El escenario es inmejorable, tiene todo el aire de un pueblo mágico: las paredes coloridas y gastadas, los viejos portones de madera y las piedras de la banqueta dan esa típica pátina del tiempo. Un recuadro perfectamente centrado por encima de la imagen que hacen los novios y el vuelo del velo, están las orgullosas familias. Los primeros son Juan y Regina, hermanos de la novia, son tan jóvenes, atractivos y pudientes que podrían estar destrozando un Ferrari en la carretera a Acapulco. Perfectos ejemplares del Mirreynato. Del otro lado de la pareja están Juan y Karina, los padres de la novia. Cualquier malpensado diría que el hombre es considerablemente mayor: sí es cierto, podemos ir con el cliché que en esas clases altas la diferencia de edad significa sagrado patrimonio. Si el malpensado se equivoca, ya ayudamos a la dama. En la segunda foto están los padres del novio, el vestido azul de la madre la hace verse así, blue. Y del otro lado, el padre tiene cara, pose y sonrisa de Vargas Llosa acordándose de las visitadoras de Pantaleón.
Después de contemplar la felicidad, el estilo, la elegancia, los accesorios caros y sentir la envidia que nos provocan los privilegiados, podemos arrastrar la mirada a la parte inferior de la izquierda. Ahí hay una indígena rodeada de un grupo de muñecas de trapo. Tal vez esa mujer es la persona más joven de todos los que están en la imagen, pero su condición de mujer indígena le quita los beneficios asociados a la juventud. Tiene la mirada hacia abajo, probablemente está revisando su celular, haciendo cuentas de sus ventas; tal vez sólo está evitando contacto visual con los novios para evitar algún desplante o quizá es sólo la timidez de ver a la cámara. Probablemente, esta escena que a muchos nos hace reflexionar, para ella es un asunto de todos los días.
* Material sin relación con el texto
Source: an optimization exercise on an open RTL-to-GDS flow (aim: small area). Production flows keep margins and buffers that such runs may drop.
Only simulation tests tie the RTL to the original design; equivalence was not proved.
Power and IR drop assume default switching activity. The clock port is modelled as an ideal driver; clocking choices that lean on that would not hold on a real chip.

==> inputs of 07-23 <==
==> flow/design.v <==
module apb_slave_mem #(
    parameter int unsigned DEPTH       = 256,
    parameter int unsigned WAIT_STATES = 2,
    parameter logic [31:0] BASE_ADDR   = 32'h0
) (
    input  logic        pclk,
    input  logic        rst_n,
    input  logic        psel,
    input  logic        penable,
    input  logic        pwrite,
    input  logic [31:0] paddr,
    input  logic [31:0] pwdata,
    output logic [31:0] prdata,
    output logic        pready,
    output logic        pslverr
);
    localparam int unsigned NR = 16;            
    localparam int unsigned RL = 16;            
    logic [3:0]  r_q;                           
    logic        e_q;                           
    logic        clr_q;                         
    logic [NR-1:0][RL-1:0][31:0] ring_q;
    logic [3:0]  widx;                          
    logic [3:0]  ring_sel;
    logic        err;
    logic        hit_rd, hit_wr;
    logic        wr_en;
    assign widx     = paddr[5:2];
    assign ring_sel = paddr[9:6];
    assign err      = (paddr[31:10] != 22'h0) || (paddr[1:0] != 2'b00);
    assign hit_rd   = ((widx + r_q) == 4'd0);
    assign hit_wr   = ((widx + r_q) == 4'd15);
    assign wr_en    = psel && penable && pwrite && !err && hit_wr;
    always_ff @(posedge pclk or negedge rst_n) begin
        if (!rst_n) begin
            r_q   <= 4'd0;
            e_q   <= 1'b0;
            clr_q <= 1'b1;
        end else begin
            r_q   <= r_q + 4'd1;
            if (r_q == 4'd15) begin
                e_q   <= !e_q;
                clr_q <= 1'b0;
            end
        end
    end
    logic [NR-1:0]       nld, nkeep;
    logic [NR-1:0][31:0] port_d;
    logic [31:0]         wdata_n;               
    assign wdata_n = pwdata ^ {32{!e_q}};
    for (genvar j = 0; j < int'(NR); j++) begin : g_ring
        assign nld[j]   = !(wr_en && (ring_sel == 4'(j)));
        assign nkeep[j] = !nld[j] || clr_q;
        apb_slave_mem_port u_port (
            .nld(nld[j]), .nkeep(nkeep[j]), .wdata_n(wdata_n), .rdata(ring_q[j][RL-1]),
            .d(port_d[j])
        );
        always_ff @(posedge pclk) begin
            ring_q[j][0] <= port_d[j];
            for (int k = 1; k < int'(RL); k++) begin
                ring_q[j][k] <= ring_q[j][k-1];
            end
        end
    end
    logic [NR-1:0]       rsel;
    logic [NR-1:0][31:0] rword;
    logic [31:0]         rraw;
    logic                rpar;
    for (genvar j = 0; j < int'(NR); j++) begin : g_rd
        assign rsel[j]  = (ring_sel == 4'(j));
        assign rword[j] = ring_q[j][0];
    end
    apb_slave_mem_rdmux u_rdmux (.sel(rsel), .word(rword), .q(rraw));
    assign rpar = e_q ^ (r_q == 4'd0);
    assign pready  = err || (pwrite ? hit_wr : hit_rd);
    assign pslverr = err;
    assign prdata  = rraw ^ {32{rpar}};
endmodule
Context: an optimization exercise on an open-source flow, tuned for small area, a short achievable clock period and few clock cycles per item. The choices shown serve that exercise and are no tape-out recipe.
Only simulation tests tie the RTL to the original design; equivalence was not proved.

==> trial 30 <==
==> flow/design.v (excerpt) <==
module epoch_seconds_to_date (
    input  logic        i_clk,
    input  logic        i_rst_n,
    input  logic        start,
    output logic        busy,
    input  logic [31:0] i_epoch_seconds,
    output logic        o_done,
    output logic [11:0] o_year,
    output logic [3:0]  o_month,
    output logic [4:0]  o_day,
    output logic [4:0]  o_hour,
    output logic [5:0]  o_minute,
    output logic [5:0]  o_second
);
make LEC_CHECK=0 CAP_MARGIN=20 CORE_MARGIN=2 CORE_UTILIZATION=40 SLEW_MARGIN=20 SYNTH_HIERARCHICAL=1 finish   # period 20.0 ns
run.sh (not shown) runs the stock make flow with config.mk's settings and CLKGATE_MAP_FILE= SYNTH_SCRIPT=/design/flow/synth_recipe.tcl, a recipe that flattens the netlist after the stock synthesis.
==> inputs of trial 45, as changes to trial 30 <==
==> flow/flow/run.sh (new file) <==
#!/bin/bash
# Standard layout, with the ports buffered by buf_2 cells and timing repair
# aiming for a larger setup slack.
set -e
cp standard.sh standard.sh.log
export BUFFER_PORTS_ARGS="-buffer_cell sky130_fd_sc_hd__buf_2"
export SETUP_SLACK_MARGIN=10.0
bash standard.sh > standard_run.log 2>&1
==> flow/standard.sh (new file) <==
#!/bin/bash
# synth_recipe.tcl (not shown) runs the flow's synth.tcl, then flattens the netlist and writes it again
# the make line also repeats each setting of config.mk as NAME=value (left out here)
make -C /OpenROAD-flow-scripts/flow DESIGN_CONFIG=/design/flow/config.mk WORK_HOME=/design/flow/orfs CLKGATE_MAP_FILE= SYNTH_SCRIPT=/design/flow/synth_recipe.tcl "${@:-finish}"
removed: flow/run.sh
==> summary of the runs <==
Between trial 30 and trial 45, the lower design area is in trial 30 (gap about 1.6%, measured against trial 45). In flip-flop and latch count, trial 30 and trial 45 do not differ. Count of clock-buffer cells in the layout is the same in trial 30 and trial 45. Against trial 30, the global-route usage of trial 45 is higher by 0.069 points.
Testbench counts of trial 30, summed over its fixed seeds: cycles 3,208, items 3,200.
Testbench counts of trial 45, summed over its fixed seeds: cycles 3,208, items 3,200.

* * *

==> run a: inputs <==
epoch_seconds_to_date, a different RTL version from the one above (not shown whole).
export LEC_CHECK = 0
export CAP_MARGIN = 20
export CORE_MARGIN = 2
export CORE_UTILIZATION = 40
export SLEW_MARGIN = 20
export SYNTH_HIERARCHICAL = 1
create_clock -name core_clock -period 20.0 [get_ports {i_clk}]
standard.sh (not shown) runs the stock make flow with config.mk's settings and CLKGATE_MAP_FILE= SYNTH_SCRIPT=/design/flow/synth_recipe.tcl, a recipe that flattens the netlist after the stock synthesis.
==> flow/flow/run.sh <==
#!/bin/bash
# Standard layout (bash standard.sh, its synthesis unchanged), with the ports
# buffered by buf_2 cells and timing repair aiming for a larger setup slack.
set -e
cp standard.sh standard.sh.log
export BUFFER_PORTS_ARGS="-buffer_cell sky130_fd_sc_hd__buf_2"
export SETUP_SLACK_MARGIN=9.3
bash standard.sh > standard_run.log 2>&1
==> run b (differences from run a) <==
--- a/flow/design.v
+++ b/flow/design.v
@@ -546,43 +546,44 @@
         r_s7   <= i_epoch_seconds[6:0];
     end
     logic        negr;
     logic        negy;
     logic        lz;
     logic        wrap;
     logic [8:0]  doyb;
     logic [8:0]  base;
+    logic [8:0]  doy;         
     logic [3:0]  mp;          
     logic [8:0]  mstart;
     logic        jf;          
     logic [11:0] year_m1, year_0, year_p1;
     assign negr = r_rem0[10];
     assign negy = r_doy0[9];
     assign lz   = r_yq[1:0] == 2'd0;
-    assign doyb = lz ? r_doy0[8:0] + 9'd366 : r_doy0[8:0] + 9'd365;
+    assign doyb = r_doy0[8:0] + 9'd365 + 9'(lz);
     assign base = negy ? doyb : r_doy0[8:0];
     assign wrap = negr && (base == 9'd0);
+    assign doy  = wrap ? 9'd364 + 9'(lz) : base - 9'(negr);
     assign year_m1 = 12'd1967 + 12'(r_yq);
     assign year_0  = 12'd1968 + 12'(r_yq);
     assign year_p1 = 12'd1969 + 12'(r_yq);
     always_comb begin
         mp = 4'd0;
-        if (negr ? base >= 9'd32 : base >= 9'd31) mp = 4'd1;
-        if (negr ? base >= 9'd62 : base >= 9'd61) mp = 4'd2;
-        if (negr ? base >= 9'd93 : base >= 9'd92) mp = 4'd3;
-        if (negr ? base >= 9'd123 : base >= 9'd122) mp = 4'd4;
-        if (negr ? base >= 9'd154 : base >= 9'd153) mp = 4'd5;
-        if (negr ? base >= 9'd185 : base >= 9'd184) mp = 4'd6;
-        if (negr ? base >= 9'd215 : base >= 9'd214) mp = 4'd7;
-        if (negr ? base >= 9'd246 : base >= 9'd245) mp = 4'd8;
-        if (negr ? base >= 9'd276 : base >= 9'd275) mp = 4'd9;
-        if (negr ? base >= 9'd307 : base >= 9'd306) mp = 4'd10;
-        if (negr ? base >= 9'd338 : base >= 9'd337) mp = 4'd11;
-        if (wrap) mp = 4'd11;
+        if (doy >= 9'd31)  mp = 4'd1;
+        if (doy >= 9'd61)  mp = 4'd2;
+        if (doy >= 9'd92)  mp = 4'd3;
+        if (doy >= 9'd122) mp = 4'd4;
+        if (doy >= 9'd153) mp = 4'd5;
+        if (doy >= 9'd184) mp = 4'd6;
+        if (doy >= 9'd214) mp = 4'd7;
+        if (doy >= 9'd245) mp = 4'd8;
+        if (doy >= 9'd275) mp = 4'd9;
+        if (doy >= 9'd306) mp = 4'd10;
+        if (doy >= 9'd337) mp = 4'd11;
         case (mp)
             4'd0:    mstart = 9'd0;
             4'd1:    mstart = 9'd31;
             4'd2:    mstart = 9'd61;
             4'd3:    mstart = 9'd92;
             4'd4:    mstart = 9'd122;
             4'd5:    mstart = 9'd153;
             4'd6:    mstart = 9'd184;
@@ -835,20 +836,20 @@
     assign w141 = w116 ^ w115;
     assign w142 = w116 | w115;
     assign mt0_a = {~w141, ~w139, w137, ~w134, ~w132, ~w130, ~w128, w126, w124, w122, ~w120, w118};
     assign mt0_b = {w140, w138, w135, w133, w131, w129, w127, w125, w123, w121, w119, x[2]};
     assign mt0_s = mt0_a + mt0_b;
     assign mt0 = mt0_s[11:6];
     assign busy     = 1'b0;
     assign o_done   = r_vld;
-    assign jf       = mp >= 4'd10;
+    assign jf       = doy >= 9'd306;
     assign o_year   = (jf == (negy || wrap)) ? year_0 : (jf ? year_p1 : year_m1);
     assign o_month  = jf ? mp - 4'd9 : mp + 4'd3;
-    assign o_day    = wrap ? 5'd28 + 5'(lz) : 5'(base) - 5'(mstart) + 5'(!negr);
+    assign o_day    = 5'(doy) - 5'(mstart) + 5'd1;
     assign o_hour   = h0 + (negr ? 5'd24 : 5'd0);
     assign o_minute = mt0 + {h0[3:0], 2'b00};
     assign o_second = {x[3:0] + mt0[3:0], r_s7[1:0]};
 endmodule
 module esd_fa (
     input  logic a,
     input  logic b,
     input  logic c,
==> flow/flow/run.sh (replaced) <==
#!/bin/bash
# Standard layout (bash standard.sh, its synthesis unchanged), with the ports
# buffered by buf_2 cells and timing repair aiming for a larger setup slack.
set -e
cp standard.sh standard.sh.log
export BUFFER_PORTS_ARGS="-buffer_cell sky130_fd_sc_hd__buf_2"
export SETUP_SLACK_MARGIN=10.0
bash standard.sh > standard_run.log 2>&1
==> run c (differences from run a) <==
--- a/flow/design.v
+++ b/flow/design.v
@@ -546,43 +546,44 @@
         r_s7   <= i_epoch_seconds[6:0];
     end
     logic        negr;
     logic        negy;
     logic        lz;
     logic        wrap;
     logic [8:0]  doyb;
     logic [8:0]  base;
+    logic [8:0]  doy;         
     logic [3:0]  mp;          
     logic [8:0]  mstart;
     logic        jf;          
     logic [11:0] year_m1, year_0, year_p1;
     assign negr = r_rem0[10];
     assign negy = r_doy0[9];
     assign lz   = r_yq[1:0] == 2'd0;
-    assign doyb = lz ? r_doy0[8:0] + 9'd366 : r_doy0[8:0] + 9'd365;
+    assign doyb = r_doy0[8:0] + 9'd365 + 9'(lz);
     assign base = negy ? doyb : r_doy0[8:0];
     assign wrap = negr && (base == 9'd0);
+    assign doy  = wrap ? 9'd364 + 9'(lz) : base - 9'(negr);
     assign year_m1 = 12'd1967 + 12'(r_yq);
     assign year_0  = 12'd1968 + 12'(r_yq);
     assign year_p1 = 12'd1969 + 12'(r_yq);
     always_comb begin
         mp = 4'd0;
-        if (negr ? base >= 9'd32 : base >= 9'd31) mp = 4'd1;
-        if (negr ? base >= 9'd62 : base >= 9'd61) mp = 4'd2;
-        if (negr ? base >= 9'd93 : base >= 9'd92) mp = 4'd3;
-        if (negr ? base >= 9'd123 : base >= 9'd122) mp = 4'd4;
-        if (negr ? base >= 9'd154 : base >= 9'd153) mp = 4'd5;
-        if (negr ? base >= 9'd185 : base >= 9'd184) mp = 4'd6;
-        if (negr ? base >= 9'd215 : base >= 9'd214) mp = 4'd7;
-        if (negr ? base >= 9'd246 : base >= 9'd245) mp = 4'd8;
-        if (negr ? base >= 9'd276 : base >= 9'd275) mp = 4'd9;
-        if (negr ? base >= 9'd307 : base >= 9'd306) mp = 4'd10;
-        if (negr ? base >= 9'd338 : base >= 9'd337) mp = 4'd11;
-        if (wrap) mp = 4'd11;
+        if (doy >= 9'd31)  mp = 4'd1;
+        if (doy >= 9'd61)  mp = 4'd2;
+        if (doy >= 9'd92)  mp = 4'd3;
+        if (doy >= 9'd122) mp = 4'd4;
+        if (doy >= 9'd153) mp = 4'd5;
+        if (doy >= 9'd184) mp = 4'd6;
+        if (doy >= 9'd214) mp = 4'd7;
+        if (doy >= 9'd245) mp = 4'd8;
+        if (doy >= 9'd275) mp = 4'd9;
+        if (doy >= 9'd306) mp = 4'd10;
+        if (doy >= 9'd337) mp = 4'd11;
         case (mp)
             4'd0:    mstart = 9'd0;
             4'd1:    mstart = 9'd31;
             4'd2:    mstart = 9'd61;
             4'd3:    mstart = 9'd92;
             4'd4:    mstart = 9'd122;
             4'd5:    mstart = 9'd153;
             4'd6:    mstart = 9'd184;
@@ -835,20 +836,20 @@
     assign w141 = w116 ^ w115;
     assign w142 = w116 | w115;
     assign mt0_a = {~w141, ~w139, w137, ~w134, ~w132, ~w130, ~w128, w126, w124, w122, ~w120, w118};
     assign mt0_b = {w140, w138, w135, w133, w131, w129, w127, w125, w123, w121, w119, x[2]};
     assign mt0_s = mt0_a + mt0_b;
     assign mt0 = mt0_s[11:6];
     assign busy     = 1'b0;
     assign o_done   = r_vld;
-    assign jf       = mp >= 4'd10;
+    assign jf       = doy >= 9'd306;
     assign o_year   = (jf == (negy || wrap)) ? year_0 : (jf ? year_p1 : year_m1);
     assign o_month  = jf ? mp - 4'd9 : mp + 4'd3;
-    assign o_day    = wrap ? 5'd28 + 5'(lz) : 5'(base) - 5'(mstart) + 5'(!negr);
+    assign o_day    = 5'(doy) - 5'(mstart) + 5'd1;
     assign o_hour   = h0 + (negr ? 5'd24 : 5'd0);
     assign o_minute = mt0 + {h0[3:0], 2'b00};
     assign o_second = {x[3:0] + mt0[3:0], r_s7[1:0]};
 endmodule
 module esd_fa (
     input  logic a,
     input  logic b,
     input  logic c,
==> flow/flow/run.sh (replaced) <==
#!/bin/bash
# Standard layout (bash standard.sh, its synthesis unchanged), with the ports
# buffered by buf_2 cells and timing repair aiming for a larger setup slack.
set -e
cp standard.sh standard.sh.log
export BUFFER_PORTS_ARGS="-buffer_cell sky130_fd_sc_hd__buf_2"
export SETUP_SLACK_MARGIN=10.7
bash standard.sh > standard_run.log 2>&1
==> comparison <==
The lowest maximum frequency belongs to run a, the highest to run c.
Of run c and run b, run b has the higher worst hold slack (gap 2.3 ps).
Synthesized area is about the same in run b and run a.
First-iteration DRC count, highest first: run a, run c, run b.
Via count, highest first: run c, run a, run b.
Against run c, the setup slack of run a is lower by 660 ps.
Utilization: run a < run b < run c.
==> figures <==
                                                        run b               run a               run c
CLK BUF                                                     6                   5                   6
Multi-input gate area                              7410 sq um          7029 sq um          7684 sq um
Maximum fanout along the worst path                         4                  10                   6
Total Nets Final                                        1,292               1,257               1,333
Router iterations before antenna repair                     4                   5                   5
Yosys top cell area share                              28.24%              28.22%              28.24%
Final worst hold slack                                3813 ps             3809 ps             3810 ps
Hold_sp                                    i_epoch_seconds[2]  i_epoch_seconds[1]  i_epoch_seconds[3]
Register Area                                     742.0 sq um         742.0 sq um         764.5 sq um
Synth Area per Inst                               9.597 sq um         9.616 sq um         9.597 sq um
Status                       no timing/DRC/antenna violations  no timing/DRC/antenna violations  no timing/DRC/antenna violations
Quantity of gates resized following cts                    16                   0                  89
Met3 GRT Util                                          1.529%              1.162%              1.498%
Filler cell count in the final layout                   2,000               2,080               1,915
DIE WIDTH                                            149.2 um            149.3 um            149.2 um
Number of global-route vias before repair               6,249               6,250               6,626
Testbench counts of run a, summed over its fixed seeds: cycles 3,208, items 3,200.
Testbench counts of run b, summed over its fixed seeds: cycles 3,208, items 3,200.
Testbench counts of run c, summed over its fixed seeds: cycles 3,208, items 3,200.

* * *

==> build 82 <==
epoch_seconds_to_date, a different RTL version from the one above (not shown whole).
// epoch_seconds_to_date
module epoch_seconds_to_date (
    input  logic        i_clk,
    input  logic        i_rst_n,
    input  logic        start,
    output logic        busy,
    input  logic [31:0] i_epoch_seconds,
    output logic        o_done,
    output logic [11:0] o_year,
    output logic [3:0]  o_month,
    output logic [4:0]  o_day,
    output logic [4:0]  o_hour,
    output logic [5:0]  o_minute,
    output logic [5:0]  o_second
);
clock: 20.0 ns
lec_check: 0
cap_margin: 20
core_margin: 2
core_utilization: 40
cts_buf_list: sky130_fd_sc_hd__clkbuf_8
slew_margin: 20
synth_hierarchical: 1
==> flow/flow/run.sh <==
#!/bin/bash
# Standard layout (bash standard.sh, its synthesis unchanged), with the ports
# buffered by buf_2 cells and timing repair aiming for a larger setup slack.
set -e
cp standard.sh standard.sh.log
export BUFFER_PORTS_ARGS="-buffer_cell sky130_fd_sc_hd__buf_2"
export SETUP_SLACK_MARGIN=10.1
bash standard.sh > standard_run.log 2>&1
==> inputs of build 79, as changes to build 82 <==
--- a/flow/design.v
+++ b/flow/design.v
@@ -323,12 +323,13 @@
     logic a296;
     logic a297;
     logic a298;
     logic a299;
     logic a300;
     logic a301;
+    logic a302;
     logic [12:0] n_doy0_a, n_doy0_b, n_doy0_s;
     logic [9:0] n_doy0;
     esd_ha u_a1 (.a(q[19]), .b(q[16]), .s(a1), .co(a2));
     esd_ha u_a3 (.a(q[20]), .b(q[17]), .s(a3), .co(a4));
     esd_ha u_a5 (.a(q[21]), .b(q[18]), .s(a5), .co(a6));
     esd_ha u_a7 (.a(q[22]), .b(q[19]), .s(a7), .co(a8));
@@ -492,49 +493,51 @@
     assign a240 = ~n_yq[7];
     esd_fa u_a241 (.a(a214), .b(a213), .c(a240), .s(a241), .co(a242));
     assign a243 = a216 ^ a215;
     assign a244 = a216 | a215;
     assign a245 = a219 ^ a217;
     assign a246 = a219 | a217;
-    esd_ha u_a247 (.a(a94), .b(a92), .s(a247), .co(a248));
-    esd_fa u_a249 (.a(a97), .b(a95), .c(a222), .s(a249), .co(a250));
-    assign a251 = ~a226;
-    esd_fa u_a252 (.a(a100), .b(a98), .c(a251), .s(a252), .co(a253));
-    assign a254 = ~a229;
-    esd_fa u_a255 (.a(a103), .b(a101), .c(a254), .s(a255), .co(a256));
-    assign a257 = ~a232;
-    esd_fa u_a258 (.a(a106), .b(a104), .c(a257), .s(a258), .co(a259));
-    esd_fa u_a260 (.a(a108), .b(a107), .c(a235), .s(a260), .co(a261));
-    assign a262 = ~a111;
-    esd_fa u_a263 (.a(a109), .b(a236), .c(a262), .s(a263), .co(a264));
-    esd_fa u_a265 (.a(a113), .b(a112), .c(a239), .s(a265), .co(a266));
-    assign a267 = ~a115;
-    esd_fa u_a268 (.a(a114), .b(a242), .c(a267), .s(a268), .co(a269));
-    assign a270 = ~a117;
-    esd_fa u_a271 (.a(a116), .b(a244), .c(a270), .s(a271), .co(a272));
-    esd_ha u_a273 (.a(a247), .b(a221), .s(a273), .co(a274));
-    assign a275 = ~a223;
-    esd_fa u_a276 (.a(a249), .b(a248), .c(a275), .s(a276), .co(a277));
-    assign a278 = ~a224;
-    esd_fa u_a279 (.a(a252), .b(a250), .c(a278), .s(a279), .co(a280));
-    assign a281 = ~a227;
-    esd_fa u_a282 (.a(a255), .b(a253), .c(a281), .s(a282), .co(a283));
-    assign a284 = ~a230;
-    esd_fa u_a285 (.a(a258), .b(a256), .c(a284), .s(a285), .co(a286));
-    assign a287 = ~a233;
-    esd_fa u_a288 (.a(a260), .b(a259), .c(a287), .s(a288), .co(a289));
-    assign a290 = ~a238;
-    esd_fa u_a291 (.a(a263), .b(a261), .c(a290), .s(a291), .co(a292));
-    assign a293 = ~a265;
-    esd_fa u_a294 (.a(a241), .b(a264), .c(a293), .s(a294), .co(a295));
-    assign a296 = ~a268;
-    esd_fa u_a297 (.a(a243), .b(a266), .c(a296), .s(a297), .co(a298));
-    assign a299 = ~a245;
-    esd_fa u_a300 (.a(a271), .b(a269), .c(a299), .s(a300), .co(a301));
-    assign n_doy0_a = {a300, ~a297, a294, a291, a288, a285, a282, a279, a276, a273, a91, a88, a85};
-    assign n_doy0_b = {~a298, a295, a292, a289, a286, a283, a280, a277, a274, 1'b1, a89, a86, ~a9};
+    assign a247 = ~a9;
+    esd_fa u_a248 (.a(a94), .b(a92), .c(a221), .s(a248), .co(a249));
+    assign a250 = ~a223;
+    esd_fa u_a251 (.a(a97), .b(a95), .c(a250), .s(a251), .co(a252));
+    esd_fa u_a253 (.a(a222), .b(a249), .c(a251), .s(a253), .co(a254));
+    assign a255 = ~a226;
+    assign a256 = ~a224;
+    esd_fa u_a257 (.a(a100), .b(a98), .c(a255), .s(a257), .co(a258));
+    esd_fa u_a259 (.a(a256), .b(a252), .c(a257), .s(a259), .co(a260));
+    assign a261 = ~a229;
+    assign a262 = ~a227;
+    esd_fa u_a263 (.a(a103), .b(a101), .c(a261), .s(a263), .co(a264));
+    esd_fa u_a265 (.a(a262), .b(a258), .c(a263), .s(a265), .co(a266));
+    assign a267 = ~a232;
+    assign a268 = ~a230;
+    esd_fa u_a269 (.a(a106), .b(a104), .c(a267), .s(a269), .co(a270));
+    esd_fa u_a271 (.a(a268), .b(a264), .c(a269), .s(a271), .co(a272));
+    assign a273 = ~a233;
+    esd_fa u_a274 (.a(a108), .b(a107), .c(a235), .s(a274), .co(a275));
+    esd_fa u_a276 (.a(a273), .b(a270), .c(a274), .s(a276), .co(a277));
+    assign a278 = ~a111;
+    assign a279 = ~a238;
+    esd_fa u_a280 (.a(a278), .b(a109), .c(a279), .s(a280), .co(a281));
+    esd_fa u_a282 (.a(a236), .b(a275), .c(a280), .s(a282), .co(a283));
+    assign a284 = ~a113;
+    assign a285 = ~a112;
+    assign a286 = ~a239;
+    esd_fa u_a287 (.a(a284), .b(a285), .c(a241), .s(a287), .co(a288));
+    esd_fa u_a289 (.a(a286), .b(a281), .c(a287), .s(a289), .co(a290));
+    assign a291 = ~a115;
+    assign a292 = ~a243;
+    esd_fa u_a293 (.a(a291), .b(a114), .c(a292), .s(a293), .co(a294));
+    esd_fa u_a295 (.a(a242), .b(a288), .c(a293), .s(a295), .co(a296));
+    assign a297 = ~a117;
+    assign a298 = ~a245;
+    esd_fa u_a299 (.a(a297), .b(a116), .c(a298), .s(a299), .co(a300));
+    esd_fa u_a301 (.a(a244), .b(a294), .c(a299), .s(a301), .co(a302));
+    assign n_doy0_a = {a296, a290, a283, a277, a272, a266, a260, a254, a253, a248, a91, a88, a85};
+    assign n_doy0_b = {a301, a295, a289, a282, a276, a271, a265, a259, 1'b0, 1'b1, a89, a86, a247};
     assign n_doy0_s = n_doy0_a + n_doy0_b;
     assign n_doy0 = n_doy0_s[12:3];
     logic        r_vld;
     logic [10:0] r_rem0;
     logic [9:0]  r_doy0;
     logic [7:0]  r_yq;
==> flow/flow/run.sh (replaced) <==
#!/bin/bash
# Standard layout (bash standard.sh, its synthesis unchanged), with the ports
# buffered by buf_2 cells and timing repair aiming for a larger setup slack.
set -e
cp standard.sh standard.sh.log
export BUFFER_PORTS_ARGS="-buffer_cell sky130_fd_sc_hd__buf_2"
export SETUP_SLACK_MARGIN=10.2
bash standard.sh > standard_run.log 2>&1
==> summary.txt <==
- Sequential share of layout area is about the same in build 82 and build 79.
- Between build 79 and build 82, the lower final cell count is in build 79 (gap about 0.8%, measured against build 82).
- Against build 82, the cell area of build 79 is lower by about 0.8%.
- Between build 82 and build 79, the lower utilization is in build 82 (gap 0.095 points).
Es difícil imaginar que esa indígena vive en esa zona, es probable que se traslade de algún pueblo aledaño, alguna sierra o, si tiene suerte, vive a las afueras de San Miguel de Allende, lugar invadido por gringos retirados. Lo cierto es que ella se traslada desde lejos para sentarse ahí. En eso tiene algo en común, el movimiento. Rodrigo y Ana también viajan, tanto que, siendo de la misma Universidad, se conocieron en la Fórmula 1 de Texas, se comprometieron en Roma y, en este momento, están en Corea, China, Tailandia o Tokio, según lo podemos leer en la nota.
Cuando vi la fotografía, en el Twitter de la colaboradora de El País, Zorayda Gallegos, leí algunos de los comentarios. Algunos decían que el clasismo y racismo viene de los críticos de la fotografía, argumentaban que la mujer está siendo parte del folklore, la tradición y la magia del pueblo. Y sí, tienen razón, la mujer es parte de la maravilla del lugar, pero no es una cosa, es un ser humano.
No me imagino a la indígena tomándose una foto con los Huerta-Neuman de fondo, seguro la respetable familia se hubiera sentido ofendida, acosada, o demasiado exclusiva para estar ser el escenario de la indígena. Por otro lado, si quieren usar la foto en donde sale la indígena, por el simple hecho de ser una indígena que vende artesanías tirada en el piso, que la usen, pero que le den lo que merece por la explotación de su imagen. Sería lo justo, desde lo legal y lo moral.
La imagen es anecdótica. Somos un país donde, según en El Consejo Nacional para Prevenir La Discriminación, hay casi 16 millones de indígenas cuyas características físicas y culturales tienen fuertes contenidos discriminatorios y niveles injustificables de exclusión, marginación y pobreza. El 28.2 por ciento de esa población mayores de cinco años no sabe leer ni escribir, las mujeres tienen un porcentaje de analfabetismo del 33.8 y el 42 por ciento no cuentan con servicios de salud, entre muchos otros datos que no sorprenden. En este contexto, hacer un drama por una foto parece más las ganas decir que uno no está infectado de discriminación, como si fuera una elección y no una silenciosa enfermedad que todos padecemos.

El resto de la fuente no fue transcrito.